المفاهيم الأساسية
The proposed Meta-SpikeFormer architecture achieves state-of-the-art performance in the spiking neural network domain, surpassing current baselines by a significant margin while maintaining low power consumption. It is the first direct training spiking neural network backbone that can handle classification, detection, and segmentation tasks concurrently.
الملخص
The paper proposes a meta spiking neural network architecture called Meta-SpikeFormer, which aims to address the limitations of current spiking neural network (SNN) designs. The key highlights are:
Architecture Design:
The overall architecture follows a general vision transformer structure, with both Conv-based and Transformer-based SNN blocks.
The Conv-based SNN blocks use spike-driven separable convolution and channel-wise convolution, while the Transformer-based SNN blocks employ a novel Spike-Driven Self-Attention (SDSA) operator.
The architecture includes a pyramid structure to capture multi-scale features, and various shortcut connections are explored.
Performance Achievements:
On ImageNet-1K classification, Meta-SpikeFormer achieves 80.0% top-1 accuracy, surpassing the previous state-of-the-art SNN baseline by 3.7% with 17% fewer parameters.

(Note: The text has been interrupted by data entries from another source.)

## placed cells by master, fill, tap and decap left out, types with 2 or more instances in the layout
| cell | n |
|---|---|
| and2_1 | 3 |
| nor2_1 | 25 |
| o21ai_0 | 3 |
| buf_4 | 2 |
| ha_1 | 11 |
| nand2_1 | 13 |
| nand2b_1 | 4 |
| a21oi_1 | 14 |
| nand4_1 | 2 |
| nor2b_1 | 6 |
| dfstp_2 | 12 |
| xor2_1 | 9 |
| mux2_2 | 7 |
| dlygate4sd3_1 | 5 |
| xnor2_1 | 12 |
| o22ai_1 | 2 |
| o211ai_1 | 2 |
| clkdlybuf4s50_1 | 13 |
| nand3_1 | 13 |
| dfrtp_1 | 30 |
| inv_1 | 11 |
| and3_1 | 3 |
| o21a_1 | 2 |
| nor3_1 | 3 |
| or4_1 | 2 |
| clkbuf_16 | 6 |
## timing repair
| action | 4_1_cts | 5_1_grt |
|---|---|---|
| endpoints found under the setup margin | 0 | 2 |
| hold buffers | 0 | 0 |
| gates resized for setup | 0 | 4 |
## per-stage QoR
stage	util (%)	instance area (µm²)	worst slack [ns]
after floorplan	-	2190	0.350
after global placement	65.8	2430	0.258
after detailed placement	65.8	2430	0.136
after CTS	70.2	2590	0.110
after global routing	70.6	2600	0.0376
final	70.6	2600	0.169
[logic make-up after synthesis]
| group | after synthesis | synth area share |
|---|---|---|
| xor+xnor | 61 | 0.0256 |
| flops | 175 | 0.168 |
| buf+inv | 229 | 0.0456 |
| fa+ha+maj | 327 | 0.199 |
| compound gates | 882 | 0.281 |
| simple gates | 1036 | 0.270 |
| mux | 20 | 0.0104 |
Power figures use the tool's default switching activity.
===== config.mk =====
export PLATFORM = sky130hd
export DESIGN_NAME = pwm_capture_flat
export DESIGN_NICKNAME = d
export VERILOG_FILES = /design/src/rtl/pwm_capture_if.sv /design/src/rtl/pwm_capture.sv /design/src/flat_wrapper.sv
export SDC_FILE = /design/constraint.sdc
export NUM_CORES = 1
export LEC_CHECK = 0
export ABC_AREA = 0
export CAP_MARGIN = 20
export CORE_AREA = 3 3 91 136
export DETAILED_ROUTE_END_ITERATION = 10
export DIE_AREA = 0 0 94 139
export GPL_TIMING_DRIVEN = 0
export PLACE_DENSITY = 0.45
export SYNTH_ARGS = -nofsm -noshare
export SYNTH_HDL_FRONTEND = slang
export SYNTH_SLANG_ARGS = --single-unit
export TNS_END_PERCENT = 1

===== constraint.sdc =====
create_clock -name clk -period 3.35 [get_ports clk]
set_clock_uncertainty 0.1 [all_clocks]
set_input_delay 0.67 -clock clk [delete_from_list [all_inputs] [get_ports clk]]
set_output_delay 0.67 -clock clk [all_outputs]
set_load 0.005 [all_outputs]
`src/rtl/score_pkg.sv`:
```
// Shared types, segment tables and the BCD magnitude compare for the score display.
package score_pkg;

  typedef logic [3:0] bcd_digit_t;
  typedef logic [6:0] seg_t;

  // Segment order {g,f,e,d,c,b,a}, active-low
  localparam seg_t SEG_BLANK = 7'h7F;
  localparam seg_t SEG_DASH  = 7'b0111111;
  localparam seg_t SEG_DIGIT [0:9] = '{
    7'b1000000, 7'b1111001, 7'b0100100, 7'b0110000, 7'b0011001,
    7'b0010010, 7'b0000010, 7'b1111000, 7'b0000000, 7'b0010000
  };

  typedef enum logic [1:0] {
    IDLE    = 2'd0,
    COMPARE = 2'd1,
    BLINK   = 2'd2
  } disp_state_t;

  // Strict BCD magnitude compare, most significant digit first
  function automatic logic bcd_gt(input bcd_digit_t a_h, input bcd_digit_t a_t,
                                  input bcd_digit_t a_o, input bcd_digit_t b_h,
                                  input bcd_digit_t b_t, input bcd_digit_t b_o);
    logic gt;
    if (a_h != b_h)      gt = (a_h > b_h);
    else if (a_t != b_t) gt = (a_t > b_t);
    else                 gt = (a_o > b_o);
    return gt;
  endfunction

endpackage

```
`src/rtl/bcd_to_seg.sv`:
```
// One BCD digit to an active-low seven-segment pattern; out-of-range digits show a dash.
module bcd_to_seg
  import score_pkg::*;
(
  input  logic [3:0] digit,
  input  logic       blank,
  output logic [6:0] seg
);

  always_comb begin
    seg = SEG_BLANK;
    if (blank)              seg = SEG_BLANK;
    else if (digit > 4'd9)  seg = SEG_DASH;
    else                    seg = SEG_DIGIT[digit];
  end

endmodule

```
`src/rtl/score_hex_display.sv`:
```
// Drives six HEX displays with the live score and the session high score,
// capturing and blinking a new high score at the end of each game.
module score_hex_display
  import score_pkg::*;
#(
  parameter int unsigned CLK_HZ        = 50_000_000,
  parameter int unsigned BLINK_HZ      = 2,
  parameter int unsigned BLINK_TOGGLES = 6
)(
  input  logic       clk,
  input  logic       rst,
  input  logic [3:0] score_ones,
  input  logic [3:0] score_tens,
  input  logic [3:0] score_hundreds,
  input  logic       game_over,
  input  logic       hs_clear,
  output logic [6:0] hex0,
  output logic [6:0] hex1,
  output logic [6:0] hex2,
  output logic [6:0] hex3,
  output logic [6:0] hex4,
  output logic [6:0] hex5,
  output logic [3:0] hs_ones,
  output logic [3:0] hs_tens,
  output logic [3:0] hs_hundreds,
  output logic       new_high
);

  localparam int unsigned HALF  = CLK_HZ / (2 * BLINK_HZ);
  localparam int unsigned CNT_W = (HALF > 1) ? $clog2(HALF) : 1;
  localparam int unsigned TGL_W = $clog2(BLINK_TOGGLES + 1);

  disp_state_t      state_q, state_d;
  logic [CNT_W-1:0] cnt_q, cnt_d;
  logic [TGL_W-1:0] tgl_q, tgl_d;
  logic             phase_on_q, phase_on_d;
  bcd_digit_t       hs_o_d, hs_t_d, hs_h_d;
  bcd_digit_t       sq_o, sq_t, sq_h;
  logic             score_gt;

  seg_t seg0_c, seg1_c, seg2_c, seg3_c, seg4_c, seg5_c;

  assign score_gt = bcd_gt(sq_h, sq_t, sq_o, hs_hundreds, hs_tens, hs_ones);

  // Next-state, high score capture and blink timing
  always_comb begin
    state_d    = state_q;
    cnt_d      = cnt_q;
    tgl_d      = tgl_q;
    phase_on_d = phase_on_q;
    hs_o_d     = hs_ones;
    hs_t_d     = hs_tens;
    hs_h_d     = hs_hundreds;
    if (hs_clear) begin
      state_d    = IDLE;
      cnt_d      = '0;
      tgl_d      = '0;
      phase_on_d = 1'b1;
      hs_o_d     = 4'd0;
      hs_t_d     = 4'd0;
      hs_h_d     = 4'd0;
    end else begin
      case (state_q)
        IDLE: begin
          if (game_over) state_d = COMPARE;
        end
        COMPARE: begin
          if (score_gt) begin
            hs_o_d     = sq_o;
            hs_t_d     = sq_t;
            hs_h_d     = sq_h;
            cnt_d      = '0;
            tgl_d      = '0;
            phase_on_d = 1'b1;
            state_d    = BLINK;
          end else begin
            state_d = IDLE;
          end
        end
        BLINK: begin
          if (game_over) begin
            state_d    = COMPARE;
            cnt_d      = '0;
            phase_on_d = 1'b1;
          end else if (cnt_q == CNT_W'(HALF - 1)) begin
            cnt_d = '0;
            tgl_d = tgl_q + TGL_W'(1);
            if (tgl_q + TGL_W'(1) == TGL_W'(BLINK_TOGGLES)) begin
              state_d    = IDLE;
              phase_on_d = 1'b1;
            end else begin
              phase_on_d = ~phase_on_q;
            end
          end else begin
            cnt_d = cnt_q + CNT_W'(1);
          end
        end
        default: state_d = IDLE;
      endcase
    end
  end

  always_ff @(posedge clk or posedge rst) begin
    if (rst) begin
      state_q     <= IDLE;
      cnt_q       <= '0;
      tgl_q       <= '0;
      phase_on_q  <= 1'b1;
      hs_ones     <= 4'd0;
      hs_tens     <= 4'd0;
      hs_hundreds <= 4'd0;
      new_high    <= 1'b0;
    end else begin
      state_q     <= state_d;
      cnt_q       <= cnt_d;
      tgl_q       <= tgl_d;
      phase_on_q  <= phase_on_d;
      hs_ones     <= hs_o_d;
      hs_tens     <= hs_t_d;
      hs_hundreds <= hs_h_d;
      new_high    <= (state_d == BLINK);
    end
  end

  // Score input stage and registered segment outputs
  always_ff @(posedge clk or posedge rst) begin
    if (rst) begin
      sq_o <= 4'd0;
      sq_t <= 4'd0;
      sq_h <= 4'd0;
      hex0 <= SEG_BLANK;
      hex1 <= SEG_BLANK;
      hex2 <= SEG_BLANK;
      hex3 <= SEG_BLANK;
      hex4 <= SEG_BLANK;
      hex5 <= SEG_BLANK;
    end else begin
      sq_o <= score_ones;
      sq_t <= score_tens;
      sq_h <= score_hundreds;
      hex0 <= seg0_c;
      hex1 <= seg1_c;
      hex2 <= seg2_c;
      hex3 <= seg3_c;
      hex4 <= seg4_c;
      hex5 <= seg5_c;
    end
  end

  // Leading-zero blanking per triplet; the off blink phase blanks only the high score
  bcd_to_seg u_seg0 (.digit(sq_o), .blank(1'b0), .seg(seg0_c));
  bcd_to_seg u_seg1 (.digit(sq_t), .blank((sq_h == 4'd0) && (sq_t == 4'd0)), .seg(seg1_c));
  bcd_to_seg u_seg2 (.digit(sq_h), .blank(sq_h == 4'd0), .seg(seg2_c));
  bcd_to_seg u_seg3 (.digit(hs_ones), .blank(~phase_on_q), .seg(seg3_c));
  bcd_to_seg u_seg4 (.digit(hs_tens),
                     .blank(~phase_on_q || ((hs_hundreds == 4'd0) && (hs_tens == 4'd0))),
                     .seg(seg4_c));
  bcd_to_seg u_seg5 (.digit(hs_hundreds), .blank(~phase_on_q || (hs_hundreds == 4'd0)),
                     .seg(seg5_c));

endmodule

```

Meta-SpikeFormer is the first direct training SNN backbone that can handle classification, object detection, and semantic segmentation tasks concurrently, achieving state-of-the-art results in the SNN domain.
Versatility and Efficiency:
The proposed architecture demonstrates high versatility, performing well on various vision tasks including image classification, event-based action recognition, object detection, and semantic segmentation.
The spike-driven design and SDSA operator enable Meta-SpikeFormer to achieve significant power efficiency compared to traditional ANN counterparts.
Inspiration for Neuromorphic Chip Design:
The meta architecture, SDSA operator, and hybrid Conv+Transformer design of Meta-SpikeFormer provide valuable insights for the development of future Transformer-based neuromorphic chips.
In summary, the Meta-SpikeFormer architecture represents a significant advancement in the SNN domain, pushing the boundaries of performance, versatility, and efficiency, while also inspiring the next generation of neuromorphic computing hardware.
الإحصائيات
The paper reports the following key metrics:
ImageNet-1K classification accuracy:
Meta-SpikeFormer (55M parameters): 80.0%
Spike-driven Transformer (66M parameters): 76.3%
MS-Res-SNN (77M parameters): 75.3%
Power consumption on ImageNet-1K:
Meta-SpikeFormer (55M, T=4): 52.4 mJ
Spike-driven Transformer (66M, T=4): 6.1 mJ
MS-Res-SNN (77M, T=4): 10.2 mJ
Object detection mAP@0.5 on COCO:
Meta-SpikeFormer (75M): 51.2%
EMS-Res-SNN (14.6M): 50.1%
Semantic segmentation mIoU on ADE20K:
Meta-SpikeFormer (58.9M, T=4): 35.3%
PVT-Small (28.2M): 39.8%
اقتباسات
"Meta-SpikeFormer enables the performance of the SNN domain on ImageNet-1K to achieve 80% for the first time, which is 3.7% higher than the current SOTA baseline but with 17% fewer parameters (55M vs. 66M)."
"To the best of our knowledge, Meta-SpikeFormer is the first direct training SNN backbone that can handle image classification, object detection, semantic segmentation concurrently. We achieve SOTA results in the SNN domain on all tested datasets."